Con Diario de sombra: extractos 2004-2005, Antonio López Ortega se agrega al grupo creciente de venezolanos que acude a los géneros autobiográficos, solo que, en su caso, el diálogo entre la coyuntura nacional y la construcción del sujeto organiza, sin rodeos, la expresión. Se trata de entradas escogidas de una obra más extensa aún en marcha; la selección rastrea las diversas posturas de los intelectuales ante las abruptas alteraciones sufridas por el campo cultural venezolano contemporáneo, lo cual da pie a una idiosincrásica meditación acerca de la condición del artista en un entorno tomado por el autoritarismo –y mi vocabulario no es accidental, puesto que en algún momento se recuerda un cuento emblemático de Cortázar, “Casa tomada”, concebido cuando Argentina experimentaba los efectos iniciales del populismo peronista, de similar extracción cuartelaria (4/5/2005)–.

Pese a que López Ortega rehúya los métodos rígidos de las ciencias sociales, la imagen del intelectual sugerida por su diario se corresponde con la que sociólogos o críticos culturales como Pierre Bourdieu o Tom Conner ofrecen: un individuo que reclama justicia en asuntos públicos con el apoyo de un prestigio desvinculado de funciones o cargos políticos, militares o administrativos, y cuyo antecedente más reconocido es el Zola que intervino en el affaire Dreyfus simbólicamente autorizado por su carrera de escritor. Si por una parte López Ortega admira a quienes han conseguido vencer la tentación acomodaticia del amparo de un Estado hasta hace poco provisto de abundantes recursos, por otra, dedica páginas insustituibles a rememorar cómo algunos se han acogido a superficiales cambios de actitud sin prescindir del patronato del Gobierno: farsa revolucionaria en la que perduran los malos hábitos del agente cultural de la “Cuarta República”. El intelectual pierde su condición crítica y autónoma, degenerando en leal funcionario y cómplice.

Intelectualidad y poder son las nociones básicas que dinamizan este volumen.

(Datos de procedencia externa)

[src/rtl/freq_sweep_scheduler.sv]
// Steps the inverse datapath through FREQ_NUM frequency bins, one start pulse
// per bin, with a watchdog on each handshake phase and host abort/clear.
module freq_sweep_scheduler
  import freq_sweep_scheduler_pkg::*;
#(
  parameter int FREQ_NUM       = FREQ_NUM_DEF,
  parameter int FREQ_W         = FREQ_W_DEF,
  parameter int GAP_CYCLES     = 2,
  parameter int TIMEOUT_CYCLES = TIMEOUT_CYCLES_DEF
) (
  input  logic              clk,
  input  logic              rst,
  input  logic              sweep_go,
  input  logic              abort,
  input  logic              clr_err,
  input  logic              inv_done,
  input  logic              inv_all_freq_finish,
  output logic              inv_start,
  output logic [FREQ_W-1:0] freq_idx,
  output logic              busy,
  output logic              sweep_done,
  output logic              err_timeout,
  output logic              err_finish_mismatch
);

  localparam logic [FREQ_W-1:0] LAST_IDX = FREQ_W'(FREQ_NUM - 1);
  localparam int GAP_W = (GAP_CYCLES > 1) ? $clog2(GAP_CYCLES) : 1;
  // GAP_CYCLES of 0 or 1 both leave GAP after a single cycle.
  localparam logic [GAP_W-1:0] GAP_LAST =
    (GAP_CYCLES > 1) ? GAP_W'(GAP_CYCLES - 1) : '0;

  state_t           state, next_state;
  logic [GAP_W-1:0] gap_cnt;
  logic             wd_restart, wd_enable, wd_expired;
  logic             aborting;

  assign aborting   = abort && is_busy(state);
  assign wd_enable  = (state == ST_WAIT_LOW) || (state == ST_WAIT_HIGH);
  assign wd_restart = (next_state != state) &&
                      ((next_state == ST_WAIT_LOW) || (next_state == ST_WAIT_HIGH));

  sweep_watchdog #(
    .TIMEOUT_CYCLES(TIMEOUT_CYCLES)
  ) u_watchdog (
    .clk    (clk),
    .rst    (rst),
    .restart(wd_restart),
    .enable (wd_enable),
    .expired(wd_expired)
  );

  // NOTE: next_state gets its default before the case so no path through the
  // block leaves it unassigned, which would otherwise infer a latch.
  always_comb begin
    next_state = state;
    case (state)
      ST_IDLE:      if (sweep_go && !abort) next_state = ST_ISSUE;
      ST_ISSUE:     next_state = ST_WAIT_LOW;
      ST_WAIT_LOW: begin
        if (!inv_done)       next_state = ST_WAIT_HIGH;
        else if (wd_expired) next_state = ST_ERROR;
      end
      ST_WAIT_HIGH: begin
        if (inv_done)        next_state = (freq_idx == LAST_IDX) ? ST_FINISH : ST_GAP;
        else if (wd_expired) next_state = ST_ERROR;
      end
      ST_GAP:       if (gap_cnt == GAP_LAST) next_state = ST_ISSUE;
      ST_FINISH:    next_state = ST_IDLE;
      ST_ERROR:     if (clr_err) next_state = ST_IDLE;
      default:      next_state = ST_IDLE;
    endcase
    // Abort overrides every other transition, including watchdog expiry.
    if (aborting) next_state = ST_IDLE;
  end

  always_ff @(posedge clk) begin
    if (rst) begin
      state               <= ST_IDLE;
      gap_cnt             <= '0;
      freq_idx            <= '0;
      inv_start           <= 1'b0;
      busy                <= 1'b0;
      sweep_done          <= 1'b0;
      err_timeout         <= 1'b0;
      err_finish_mismatch <= 1'b0;
    end else begin
      state      <= next_state;
      busy       <= is_busy(next_state);
      inv_start  <= (state == ST_ISSUE) && !abort;
      sweep_done <= (state == ST_FINISH) && !abort;
      gap_cnt    <= ((state == ST_GAP) && (next_state == ST_GAP)) ? gap_cnt + 1'b1 : '0;

      // Every return to IDLE (finish, abort, error clear) rewinds the index.
      if (next_state == ST_IDLE) begin
        freq_idx <= '0;
      end else if ((state == ST_WAIT_HIGH) && (next_state == ST_GAP)) begin
        freq_idx <= freq_idx + 1'b1;
      end

      if (next_state == ST_ERROR) begin
        err_timeout <= 1'b1;
      end else if (state == ST_ERROR) begin
        err_timeout <= 1'b0;
      end

      if ((state == ST_IDLE) && (next_state == ST_ISSUE)) begin
        err_finish_mismatch <= 1'b0;
      end else if ((state == ST_FINISH) && !abort && !inv_all_freq_finish) begin
        err_finish_mismatch <= 1'b1;
      end
    end
  end

endmodule
==> src/rtl/irq_ctrl_pkg.sv <==
// rtl/irq_ctrl_pkg.sv - register map constants and CLAIM packing for irq_ctrl
// Shared by irq_ctrl and irq_prio_enc.
package irq_ctrl_pkg;

  localparam int          NSRC_DEFAULT = 6;
  localparam logic [31:0] BASE_DEFAULT = 32'h0000_7F20;

  // Word offsets, i.e. Addr[4:2]
  localparam logic [2:0] OFF_CTRL  = 3'd0;
  localparam logic [2:0] OFF_MASK  = 3'd1;
  localparam logic [2:0] OFF_PEND  = 3'd2;
  localparam logic [2:0] OFF_MODE  = 3'd3;
  localparam logic [2:0] OFF_CLAIM = 3'd4;

  localparam int GIE_BIT       = 0;
  localparam int CLAIM_ANY_BIT = 31;
  localparam int CLAIM_VEC_LSB = 0;
  localparam int VEC_W         = 4;

  function automatic logic [31:0] claim_word(input logic any, input logic [VEC_W-1:0] vec);
    logic [31:0] w;
    w = '0;
    w[CLAIM_ANY_BIT] = any;
    w[CLAIM_VEC_LSB +: VEC_W] = vec;
    return w;
  endfunction

endpackage

==> src/rtl/irq_prio_enc.sv <==
// rtl/irq_prio_enc.sv - fixed-priority encoder, lowest set index wins
// index is 0 when no request is present.
module irq_prio_enc
  import irq_ctrl_pkg::*;
#(
  parameter int W = NSRC_DEFAULT
) (
  input  logic [W-1:0]     req,
  output logic             valid,
  output logic [VEC_W-1:0] index
);

  // Scan from the top down so the lowest set bit is the last assignment.
  always_comb begin
    valid = 1'b0;
    index = '0;
    for (int i = W - 1; i >= 0; i--) begin
      if (req[i]) begin
        valid = 1'b1;
        index = VEC_W'(i);
      end
    end
  end

endmodule

==> src/rtl/irq_ctrl.sv <==
// rtl/irq_ctrl.sv - memory-mapped level/edge interrupt controller (edge capture under IRQ_CTRL_EDGE_EN)
// Without IRQ_CTRL_EDGE_EN every source is level mode and MODE/PEND writes are dropped.
module irq_ctrl
  import irq_ctrl_pkg::*;
#(
  parameter int          NSRC = NSRC_DEFAULT,
  parameter logic [31:0] BASE = BASE_DEFAULT
) (
  input  logic            clk,
  input  logic            reset,
  input  logic [31:0]     Addr,
  input  logic            WE,
  input  logic [31:0]     DataIn,
  output logic [31:0]     DataOut,
  input  logic [NSRC-1:0] Src,
  output logic            IRQ,
  output logic [3:0]      Vector
);

  logic            sel;
  logic [2:0]      off;
  logic            wr;
  logic            gie;
  logic [NSRC-1:0] mask;
  logic [NSRC-1:0] mode;
  logic [NSRC-1:0] pend;
  logic [NSRC-1:0] pend_next;
  logic [NSRC-1:0] active;
  logic            any;
  logic [3:0]      vec;
  logic            unused_bits;

  assign sel = (Addr[31:5] == BASE[31:5]);
  assign off = Addr[4:2];
  assign wr  = WE & sel;

  assign unused_bits = &{1'b0, Addr[1:0], DataIn};

  always_ff @(posedge clk or negedge reset) begin
    if (!reset) begin
      gie  <= 1'b0;
      mask <= '0;
    end else if (wr) begin
      if (off == OFF_CTRL) gie  <= DataIn[GIE_BIT];
      if (off == OFF_MASK) mask <= DataIn[NSRC-1:0];
    end
  end

`ifdef IRQ_CTRL_EDGE_EN
  logic [NSRC-1:0] src_q;
  logic [NSRC-1:0] rise;
  logic [NSRC-1:0] w1c;

  always_ff @(posedge clk or negedge reset) begin
    if (!reset) begin
      mode  <= '0;
      src_q <= '0;
    end else begin
      src_q <= Src;
      if (wr && off == OFF_MODE) mode <= DataIn[NSRC-1:0];
    end
  end

  assign rise = Src & ~src_q;
  assign w1c  = (wr && off == OFF_PEND) ? DataIn[NSRC-1:0] : '0;

  // Edge bits latch rises (set beats a same-cycle W1C); level bits follow the line.
  assign pend_next = (~mode & Src) | (mode & (rise | (pend & ~w1c)));
`else
  assign mode      = '0;
  assign pend_next = Src;
`endif

  always_ff @(posedge clk or negedge reset) begin
    if (!reset) pend <= '0;
    else        pend <= pend_next;
  end

  assign active = pend & mask;

  irq_prio_enc #(.W(NSRC)) u_prio (
    .req   (active),
    .valid (any),
    .index (vec)
  );

  assign IRQ    = gie & any;
  assign Vector = vec;

  always_comb begin
    DataOut = '0;
    if (sel) begin
      case (off)
        OFF_CTRL:  DataOut[GIE_BIT]    = gie;
        OFF_MASK:  DataOut[NSRC-1:0]   = mask;
        OFF_PEND:  DataOut[NSRC-1:0]   = pend;
        OFF_MODE:  DataOut[NSRC-1:0]   = mode;
        OFF_CLAIM: DataOut             = claim_word(any, vec);
        default:   DataOut             = '0;
      endcase
    end
  end

endmodule

==> config.mk <==
export PLATFORM = sky130hd
export DESIGN_NAME = irq_ctrl
export DESIGN_NICKNAME = d
export VERILOG_FILES = /design/src/rtl/irq_ctrl_pkg.sv /design/src/rtl/irq_prio_enc.sv /design/src/rtl/irq_ctrl.sv
export SDC_FILE = /design/constraint.sdc
export NUM_CORES = 1
export LEC_CHECK = 0
export ABC_AREA = 1
export ABC_CLOCK_PERIOD_IN_PS = 1100
export CORE_MARGIN = 3
export CORE_UTILIZATION = 33
export CTS_CLUSTER_SIZE = 14
export DETAILED_ROUTE_END_ITERATION = 8
export PLACE_DENSITY_LB_ADDON = 0.2
export SLEW_MARGIN = 10
export SYNTH_ARGS = -nofsm -noshare
export SYNTH_HDL_FRONTEND = slang
export SYNTH_SLANG_ARGS = --single-unit
==> constraint.sdc <==
create_clock -name clk -period 1.1 [get_ports clk]
set_input_delay 0.11 -clock clk [delete_from_list [all_inputs] [get_ports clk]]
set_output_delay 0.11 -clock clk [all_outputs]
set_load 0.05 [all_outputs]
==> metrics.cfg <==
[run_status]
status=complete, but fails checks
failed_checks=setup timing

[cells_and_area]
diodes=0
layout_common_cells=45 x inv_1, 35 x nand2_1, 28 x buf_4
drive_above_1_share_pct=47.0
nNetsFinal=393
design_area_mm2=0.00246
syn_to_final_growth_pct=84.7
post-route-util_pct=65.3
final_common_cell=inv_1

[synth]
synth_edf_count=0
syn_inst=227
ys_seq_area_share_pct=24.4
synth.top_cell.area_share_pct=24.4
synth_area_per_cell_um2=5.88
netlist_area_mm2=0.00133
ys_warn_count=0
synth_top_cell_by_area=dfrtp_1
ys_ff_latch=13
async_reset_ff_share_pct=100
netlist_top_cells_area=dfrtp_1 24%, nand2_1 17%, inv_1 15%, buf_4 15%, nor2_1 9.3%
synth.distinct_cells=22
synth_ff_type=dfrtp_1

[worst_setup_path]
worstPathRequired_ns=0.99
cpLargestDelayFamily=simple AND/OR/NAND/NOR gates
crit_top_cell=nand2_2
crit_chain=nand2_2 > nand3_2 > nand2_2 > nand2_2 > nand2_2 > nand3_2 > nand2_2 > nand2_2 > clkinvlp_4 > buf_12
crit_arrival_ns=1.44
crit_buf_inv=2
slowest_delay_ns=0.38
crit_type=reg -> out
cp_max_fo=2
critPathCaptureType=output port
startpoint_type=flip-flop
critPathSlowestCell=dfrtp_1

[pwr]
power_density_mw_per_mm2=645
irDropWorstVdd_mv=0.541
leakage_nw=1.33

[die]
initial_core_util_pct=35.4
ioPinCount=110
die_x_um=69.6
core_mm2=0.00377
chipHeight_um=69.6
die_area_mm2=0.00484
std_cell_rows=22

[routing]
ant_nets=0
drc=0
wl_per_cell_um=10.4
drtIter0Drc=42
avgViaCountPerCell=4.19
firstDrtPassIters=4
vias=1539
drt-total-wl_um=3830

[run]
drv_cap=0

[clocking]
cts_tree=built
cts.clk_slew.worst_paths_ns=0.06
cts_max_level=1
cts_buffers=3
clkLatencyLatePin_ns=0.24
cts_root_buf=clkbuf_8
cts_buffer_depth=2
hold_buffers=0
clock_sinks=13

[sta]
rsz0062_at_grt=true
setup-violations-final=11
max_freq_ghz=0.643
worst_slack_ns=-0.455
hold_violations=0
period_share_pct=141
clock_skew_ns=0
slew_viol_final=0
period_needed_ns=1.55

[global_routing]
antenna_found_initial=0
grt_pass1_wl_um=5940
grt_pass1_vias=1438
grt_overflow=0
grtUsageTotal_pct=14.8
grt_max_degree=14

[place]
place.gp.congestion=0.763
dp_slack_ns=-0.639
place_area_mm2=0.00222
hpwlAfterDp_um=2890
port_buffers=55

[worst_hold_path]
holdCritPathClass=in -> async

## cells by family (layout without fill, tap and decap cells)
| kind of cell | count (synthesis) | count (layout) | synth area share, % |
|---|---|---|---|
| simple gates | 118 | 118 | 39.7 |
| flops | 13 | 13 | 24.4 |
| compound gates | 10 | 10 | 4.41 |
| buf+inv | 85 | 152 | 31.2 |
| other cells | 1 | 26 | 0.281 |
## area by class of cell
type / instances / area (µm²)
Inverter: 59 / 228
Sequential cell: 13 / 325
Tap cell: 48 / 60.1
Multi-Input combinational cell: 154 / 936
Clock buffer: 4 / 45.0
Fill cell: 359 / 1310
Timing Repair Buffer: 89 / 870
## report_power, final
part	switching (mW)	internal, mW	total (mW)
clock network	0.173	0.256	0.429
registers	0.00893	0.490	0.499
logic	0.415	0.247	0.663
total	0.597	0.993	1.59
## path summary, 6_finish.rpt
check                      depth (start not counted)  slack (ns)             endpoint           startpoint
setup reg to reg                                   6        0.16  mask[3]$_DFFE_PN0P_  mask[3]$_DFFE_PN0P_
min in group clk                                   1        0.30    pend[0]$_DFF_PN0_               Src[0]
max in group asynchronous                          2        0.77    pend[2]$_DFF_PN0_                reset
setup / recovery                                  10       -0.45           DataOut[0]    pend[4]$_DFF_PN0_
hold reg to reg                                    3        0.57      gie$_DFFE_PN0P_      gie$_DFFE_PN0P_
hold / removal                                     2        0.17  mask[1]$_DFFE_PN0P_                reset
## stage by stage
stage                     hold slack (ns)  std cells  power (mW)  TNS [ns]
final                               0.170        367        1.59     -3.85
after detailed placement            0.435        353        1.12     -7.87
after floorplan                    -0.186        252       0.920     -1.17
after CTS                           0.177        363        1.54     -3.67
after global routing                0.202        367        1.66     -4.59
after global placement              0.433        353        1.11     -7.74
## state kept, by name, summed over array words and instances (netlist names)
name  cells
mask      6
gie       1
pend      6
## repair_timing
action	4_1_cts	5_1_grt
setup buffers	6	4
pin swaps	37	17
setup endpoints to repair	18	18
gates resized for setup	137	47
## synth_stat cells, types with 5 or more instances
master and instances:
o22ai_1 5, inv_2 5, nor2_1 33, dfrtp_1 13, inv_1 54, nand3_1 13
nand2_1 59, buf_4 26
## metal layers
| layer | up-vias | wire length (µm) | global-route usage, % |
|---|---|---|---|
| met5 | - | 0 | 0 |
| met4 | 0 | 57 | 4.56 |
| met3 | 8 | 231 | 1.74 |
| met2 | 56 | 2040 | 27.0 |
| met1 | 685 | 1510 | 17.8 |
| li1 | 790 | - | - |
Note: power is estimated with default switching activity, not from simulation.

Pero el tejido creador resulta más intrincado, superponiendo varios planos: al anterior, se suma una dolida visión panorámica de los avatares de Venezuela –con cada una de las puertas que han ido cerrándosele como país–. Y, no menos, se agrega una descripción de los conflictos de quien escribe o piensa en un tiempo y un espacio específicos sin intenciones de olvidar el rico depósito de estructuras afectivas latentes en la esfera privada.

La raíz de toda la obra de López Ortega es intimista: desde sus primeros libros, el diario, las epístolas y otros moldes expresivos propios de lo velado o familiar se supeditan al imperativo de la ficción. Aquí, esa fascinación por el autoanálisis se combina contrapuntísticamente con géneros como el ensayo, la crónica, el poema en prosa. Para nada fortuito, el gesto materializa un deseo que el hablante autobiográfico esboza a cierta altura:

“La voz interior: pescarla a como dé lugar, descubrir su intimidad, rehallarla en medio del todo. No el pensamiento (que fluye y nunca calla), tampoco la consciencia (ese arroyo al que se refiere la tradición inglesa), sino la voz interior. Una gema que cristaliza pasado y presente, biografía e historia colectiva, lengua materna y lengua compartida con tus semejantes. Que no se acalle (nunca), que acuda a ti viva (o que recurras tú a ella en los momentos más extremos, más inexplicables, de mayor acoso)” (10/8/2005).

Tales reflexiones no han de extrañarnos. En Diario de sombra, a la vez que se documenta un drama nacional, se manifiesta una poética en la que lo heterogéneo y menor conceden paradójicas claves para exhaustivas anatomías de la experiencia. Loable que así sea: López Ortega intuye que un deber impostergable del artista consiste en oponer a las ruinas circundantes una vocación creadora. Y la creación, entendida de esta manera, resulta siempre disidente.